### Using pyspark to create a logistic regression model to predict whether a customer will churn or not. 

By: Matt Purvis

In [0]:
from pyspark.sql import SparkSession

In [0]:
spark = SparkSession.builder.appName('Churn').getOrCreate()

In [0]:
# Load in the data using Spark SQL
df = spark.sql('select * from customer_churn_csv')

In [0]:
# Print the schema to get column names and datatypes
df.printSchema()

In [0]:
# Preview the dataset
df.show()

In [0]:
# Get list of column names
df.columns

In [0]:
# Filter the df down to columns we are interested in
my_cols = df.select([
 'Age',
 'Total_Purchase',
 'Years',
 'Num_Sites',
 'Churn'])

In [0]:
# Drop missing values - different strategies for handling missing data.
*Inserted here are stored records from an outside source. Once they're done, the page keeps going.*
--- flow/design.v ---
module invert (input wire i, output wire o);
   assign o = !i;
endmodule
module and2 (input wire i0, i1, output wire o);
  assign o = i0 & i1;
endmodule
module or2 (input wire i0, i1, output wire o);
  assign o = i0 | i1;
endmodule
module xor2 (input wire i0, i1, output wire o);
  assign o = i0 ^ i1;
endmodule
module and3 (input wire i0, i1, i2, output wire o);
   wire t;
   and2 and2_0 (i0, i1, t);
   and2 and2_1 (i2, t, o);
endmodule
module or3 (input wire i0, i1, i2, output wire o);
   wire t;
   or2 or2_0 (i0, i1, t);
   or2 or2_1 (i2, t, o);
endmodule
We will drop for now. 
my_final_data = my_cols.na.drop()

In [0]:
# Import VectorAssembler
from pyspark.ml.feature import VectorAssembler

In [0]:
# Create assembler object that will transform the features into a vector - to be used in pipeline later
assembler = VectorAssembler(inputCols = ['Age','Total_Purchase','Years','Num_Sites'],
                           outputCol='features')

In [0]:
# import LogisticRegression class
from pyspark.ml.classification import LogisticRegression

In [0]:
# Import pipeline class
from pyspark.ml import Pipeline

In [0]:
# Create logistic regression model
log_reg_churn = LogisticRegression(featuresCol = 'features', labelCol = 'Churn')

In [0]:
# Create pipeline that will create the feature vector and the logistic regression model
pipeline = Pipeline(stages =  [assembler, log_reg_titanic])

In [0]:
# Split data into train and test - could take this further and create a validation set
train_data, test_data = my_final_data.randomSplit([.7,.3])

In [0]:
# Fit the pipeline to the training data
fit_model = pipeline.fit(train_data)

In [0]:
# Use pipeline to make same transformations on the test data
results = fit_model.transform(test_data)

In [0]:
# Import BinaryClassificationEvaluator to get the ROC
from pyspark.ml.evaluation import BinaryClassificationEvaluator

In [0]:
# Create evaluator object
my_eval = BinaryClassificationEvaluator(rawPredictionCol = 'prediction', labelCol = 'Churn')

In [0]:
# Preview the transformed test data
results.select('Churn', 'prediction').show()

In [0]:
# Compare means and std devs of Churn and Predictions
results.select('Churn', 'prediction').describe().show()

In [0]:
# Get the ROC/AUC to evaluate the model
AUC = my_eval.evaluate(results)

In [0]:
# Preview the ROC/AUC
AUC

A perfect model would have a 1.0 ROC/AUC. This model is not terrible but could be better!

### Predict on new data

In [0]:
# Read in unseen data
new_customers = spark.sql('select * from new_customers_csv')

In [0]:
# Preview the data
new_customers.show()

In [0]:
# Make the same transformations using the pipeline on the new data
test_new_customers = fit_model.transform(new_customers)

In [0]:
# Look at predictions
test_new_customers.select(['Names','Age','Total_Purchase','Years','Num_Sites','Company','prediction']).show()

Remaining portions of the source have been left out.